Sagan, winner of the third stage, was accidentally taken out by a motorbike with five miles left. The Slovak rider got back up apparently unhurt, but televised images showed him kicking a motorbike and yelling at its driver before Sagan rode on.
Sagan’s Tinkoff-Saxo team said it is considering “legal actions against the person or persons responsible for the crash.”
“A Shimano auxiliary motorbike recklessly and dangerously drove into the peloton at high speed hitting Peter Sagan in his rear wheel,” the team said on its website. “The unacceptable collision caused Peter Sagan to crash and left the rider with extensive superficial wounds on the left buttocks and leg. Sagan was fortunately able to finish the stage but a final medical examination is yet to be made.”

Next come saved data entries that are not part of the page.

### config.mk
export PLATFORM = sky130hd
export DESIGN_NAME = instr_fetch
export DESIGN_NICKNAME = d
export VERILOG_FILES = /design/src/rtl/instr_fetch.sv
export SDC_FILE = /design/constraint.sdc
export NUM_CORES = 2
export LEC_CHECK = 0
export ABC_AREA = 1
export BUFFER_PORTS_ARGS = -buffer_cell sky130_fd_sc_hd__buf_4
export CAP_MARGIN = 30
export CELL_PAD_IN_SITES_DETAIL_PLACEMENT = 1
export CELL_PAD_IN_SITES_GLOBAL_PLACEMENT = 2
export CORE_ASPECT_RATIO = 0.5
export CORE_MARGIN = 3
export CORE_UTILIZATION = 40
export CTS_CLUSTER_SIZE = 24
export DETAILED_ROUTE_END_ITERATION = 8
export PLACE_DENSITY = 0.76
export SLEW_MARGIN = 20
export SYNTH_ARGS = -nofsm -noshare
export SYNTH_HDL_FRONTEND = slang
export SYNTH_SLANG_ARGS = --single-unit
### constraint.sdc
create_clock -name Clk -period 6.65 [get_ports Clk]
set_input_delay 1.33 -clock Clk [delete_from_list [all_inputs] [get_ports Clk]]
set_output_delay 1.33 -clock Clk [all_outputs]
set_load 0.02 [all_outputs]
### src/rtl/instr_fetch.sv
// Instruction fetch stage: PC, word-addressed instruction memory with a write port,
// one registered instruction per cycle towards decode, with stall, redirect and halt.
module instr_fetch #(
  parameter int          IMEM_DEPTH = 64,
  parameter logic [63:0] RESET_PC   = 64'h0,
  localparam int         AW         = $clog2(IMEM_DEPTH)
) (
  input  logic          Clk,
  input  logic          Rst_n,
  input  logic          Stall,
  input  logic          Redirect,
  input  logic [63:0]   Redirect_pc,
  input  logic          Imem_wr_en,
  input  logic [AW-1:0] Imem_wr_addr,
  input  logic [31:0]   Imem_wr_data,
  output logic [31:0]   Instruction,
  output logic [63:0]   Pc,
  output logic          Valid,
  output logic          Halted
);

  localparam logic [31:0] NOP = 32'h0000_0013;

  typedef enum logic [1:0] {
    ST_IDLE,
    ST_RUN,
    ST_HALT
  } state_t;

  state_t      state_reg, state_next;
  logic [63:0] pc_reg, pc_next;
  logic [31:0] instr_next;
  logic [63:0] pc_out_next;
  logic        valid_next;
  logic        halted_next;

  logic [31:0] imem [IMEM_DEPTH];
  logic [31:0] fetch_word;
  logic        in_range;

  // The memory has no reset so its contents survive reset; the zero-word halt check
  // needs the word in the same cycle as the fetch, hence the asynchronous read.
  always_ff @(posedge Clk) begin
    if (Imem_wr_en) begin
      imem[Imem_wr_addr] <= Imem_wr_data;
    end
  end

  assign fetch_word = imem[pc_reg[AW+1:2]];
  assign in_range   = (pc_reg[63:AW+2] == '0);

  always_ff @(posedge Clk or negedge Rst_n) begin
    if (!Rst_n) begin
      state_reg   <= ST_IDLE;
      pc_reg      <= RESET_PC;
      Instruction <= NOP;
      Pc          <= 64'h0;
      Valid       <= 1'b0;
      Halted      <= 1'b0;
    end else begin
      state_reg   <= state_next;
      pc_reg      <= pc_next;
      Instruction <= instr_next;
      Pc          <= pc_out_next;
      Valid       <= valid_next;
      Halted      <= halted_next;
    end
  end

  always_comb begin
    state_next  = state_reg;
    pc_next     = pc_reg;
    instr_next  = Instruction;
    pc_out_next = Pc;
    valid_next  = Valid;
    halted_next = Halted;

    case (state_reg)
      ST_IDLE: begin
        state_next = ST_RUN;
      end
      default: begin
        // Redirect wins over stall and halt and always inserts one bubble.
        if (Redirect) begin
          pc_next     = Redirect_pc & ~64'h3;
          instr_next  = NOP;
          valid_next  = 1'b0;
          halted_next = 1'b0;
          state_next  = ST_RUN;
        end else if (!Stall && (state_reg == ST_RUN)) begin
          if (!in_range || (fetch_word == 32'h0)) begin
            instr_next  = NOP;
            valid_next  = 1'b0;
            halted_next = 1'b1;
            state_next  = ST_HALT;
          end else begin
            instr_next  = fetch_word;
            pc_out_next = pc_reg;
            valid_next  = 1'b1;
            pc_next     = pc_reg + 64'd4;
          end
        end
      end
    endcase
  end

endmodule
==> config.mk <==
export PLATFORM = sky130hd
export DESIGN_NAME = rect_mag_iter_flat
export DESIGN_NICKNAME = d
export VERILOG_FILES = /design/src/rtl/rect_mag_iter_if.sv /design/src/rtl/rect_mag_iter.sv /design/src/flat_wrapper.sv
export SDC_FILE = /design/constraint.sdc
export NUM_CORES = 1
export LEC_CHECK = 0
export CAP_MARGIN = 40
export CORE_MARGIN = 2
export CORE_UTILIZATION = 30
export DETAILED_ROUTE_END_ITERATION = 10
export PLACE_DENSITY = 0.57
export SKIP_CTS_REPAIR_TIMING = 1
export SYNTH_ARGS = -nofsm -noshare
export SYNTH_HDL_FRONTEND = slang
export SYNTH_SLANG_ARGS = --single-unit
==> constraint.sdc <==
create_clock -name clk -period 13.1 [get_ports clk]
set_clock_uncertainty 0.15 [all_clocks]
set_input_delay 2.62 -clock clk [delete_from_list [all_inputs] [get_ports clk]]
set_output_delay 2.62 -clock clk [all_outputs]
set_load 0.01 [all_outputs]
==> config.mk <==
export PLATFORM = sky130hd
export DESIGN_NAME = alu_serial_flat
export DESIGN_NICKNAME = d
export VERILOG_FILES = /design/src/rtl/alu_serial_if.sv /design/src/rtl/alu_serial.sv /design/src/flat_wrapper.sv
export SDC_FILE = /design/constraint.sdc
export NUM_CORES = 1
export LEC_CHECK = 0
export CAP_MARGIN = 20
export CORE_MARGIN = 2
export CORE_UTILIZATION = 45
export DETAILED_ROUTE_END_ITERATION = 10
export GPL_ROUTABILITY_DRIVEN = 0
export PLACE_DENSITY = 0.81
export SLEW_MARGIN = 5
export SYNTH_ARGS = -nofsm -noshare
export SYNTH_HDL_FRONTEND = slang
export SYNTH_SLANG_ARGS = --single-unit
==> constraint.sdc <==
create_clock -name clk -period 3.9 [get_ports clk]
set_input_delay 0.78 -clock clk [delete_from_list [all_inputs] [get_ports clk]]
set_output_delay 0.78 -clock clk [all_outputs]
set_load 0.02 [all_outputs]
==> src/rtl/alu_serial_if.sv <==
// alu_serial_if: request/response handshake bundle for alu_serial.
// The overflow flag exists only when ALU_SERIAL_OVF_EN is defined.
interface alu_serial_if #(parameter int WIDTH = 32);
   logic in_valid, in_ready, out_valid, out_ready, cout, zero;
   logic [WIDTH-1:0] src1, src2, result;
   logic [3:0] alu_ctrl;
`ifdef ALU_SERIAL_OVF_EN
   logic overflow;
   modport master(output in_valid, src1, src2, alu_ctrl, out_ready,
                  input in_ready, out_valid, result, cout, zero, overflow);
   modport slave(input in_valid, src1, src2, alu_ctrl, out_ready,
                 output in_ready, out_valid, result, cout, zero, overflow);
`else
   modport master(output in_valid, src1, src2, alu_ctrl, out_ready,
                  input in_ready, out_valid, result, cout, zero);
   modport slave(input in_valid, src1, src2, alu_ctrl, out_ready,
                 output in_ready, out_valid, result, cout, zero);
`endif
endinterface

==> src/rtl/alu_serial.sv <==
// alu_serial: digit-serial ALU, DIGIT bits per cycle LSD first, registered inter-digit carry.
// ALU_SERIAL_OVF_EN adds the overflow flag and makes SLT a true signed compare.
module alu_serial #(
   parameter int WIDTH = 32,
   parameter int DIGIT = 4
) (
   input logic clk,
   input logic rst,
   alu_serial_if.slave bus
);
   localparam int N = WIDTH / DIGIT;
   localparam int CW = N > 1 ? $clog2(N) : 1;
   localparam logic [3:0] OP_AND = 4'b0000, OP_OR = 4'b0001, OP_ADD = 4'b0010;
   localparam logic [3:0] OP_SUB = 4'b0110, OP_NOR = 4'b1100, OP_SLT = 4'b0111;
   typedef enum logic [1:0] {IDLE, RUN, DONE} state_t;
   state_t state;
   logic [WIDTH-1:0] a, b, merged, fin;
   logic [3:0] op;
   logic [CW-1:0] cnt;
   logic carry, cc, c_msb_in, c_out, ovf_raw, less, arith, last;
   logic [DIGIT-1:0] da, db, s, dres;
   int sh;
   always_comb begin
      arith = op == OP_ADD || op == OP_SUB || op == OP_SLT;
      last = cnt == CW'(N - 1);
      sh = int'(cnt) * DIGIT;
      da = DIGIT'(a >> sh) ^ {DIGIT{op == OP_NOR}};
      db = DIGIT'(b >> sh) ^ {DIGIT{op == OP_SUB || op == OP_SLT || op == OP_NOR}};
      s = '0;
      cc = carry;
      c_msb_in = carry;
      for (int i = 0; i < DIGIT; i++) begin
         s[i] = da[i] ^ db[i] ^ cc;
         c_msb_in = cc;
         cc = (da[i] & db[i]) | (cc & (da[i] ^ db[i]));
      end
      c_out = cc;
      ovf_raw = c_msb_in ^ c_out;
`ifdef ALU_SERIAL_OVF_EN
      less = s[DIGIT-1] ^ ovf_raw;
`else
      less = s[DIGIT-1];
`endif
      // NOR reaches here as AND of the inverted operands
      dres = (op == OP_AND || op == OP_NOR) ? da & db :
             op == OP_OR ? da | db :
             arith ? s : '0;
      merged = (bus.result & ~(WIDTH'({DIGIT{1'b1}}) << sh)) | (WIDTH'(dres) << sh);
      fin = op == OP_SLT ? WIDTH'(less) : merged;
   end
   always_ff @(posedge clk or posedge rst)
      if (rst) begin
         state <= IDLE;
         a <= '0;
         b <= '0;
         op <= '0;
         cnt <= '0;
         carry <= 1'b0;
         bus.in_ready <= 1'b1;
         bus.out_valid <= 1'b0;
         bus.result <= '0;
         bus.cout <= 1'b0;
         bus.zero <= 1'b0;
`ifdef ALU_SERIAL_OVF_EN
         bus.overflow <= 1'b0;
`endif
      end else
         case (state)
            IDLE:
               if (bus.in_valid) begin
                  a <= bus.src1;
                  b <= bus.src2;
                  op <= bus.alu_ctrl;
                  cnt <= '0;
                  carry <= bus.alu_ctrl == OP_SUB || bus.alu_ctrl == OP_SLT;
                  bus.in_ready <= 1'b0;
                  state <= RUN;
               end
            RUN: begin
               carry <= c_out;
               cnt <= last ? cnt : cnt + 1'b1;
               bus.result <= last ? fin : merged;
               if (last) begin
                  bus.cout <= arith & c_out;
                  bus.zero <= fin == '0;
`ifdef ALU_SERIAL_OVF_EN
                  bus.overflow <= (op == OP_ADD || op == OP_SUB) & ovf_raw;
`endif
                  bus.out_valid <= 1'b1;
                  state <= DONE;
               end
            end
            DONE:
               if (bus.out_ready) begin
                  bus.out_valid <= 1'b0;
                  bus.in_ready <= 1'b1;
                  state <= IDLE;
               end
            default: state <= IDLE;
         endcase
endmodule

Despite the turmoil, there were no major changes to the top of the standings other than Martin’s exit.
Tour winner Chris Froome remained 1 minute, 22 seconds behind Chaves overall, and also trailing Alejandro Valverde and Nairo Quintana in fourth and six places respectively.
Quintana said that, while the crashes were bad, the heat was brutal.
“More than the nerves, the heat we have been dealing with for the past few days has been inhuman,” the Tour runner-up said.
Riders get little relief in Sunday’s ninth stage, a 168.3-kilometer (104.5-mile) ride from Torrevieja to the Cumbre del Sol or “Summit of the Sun” peak.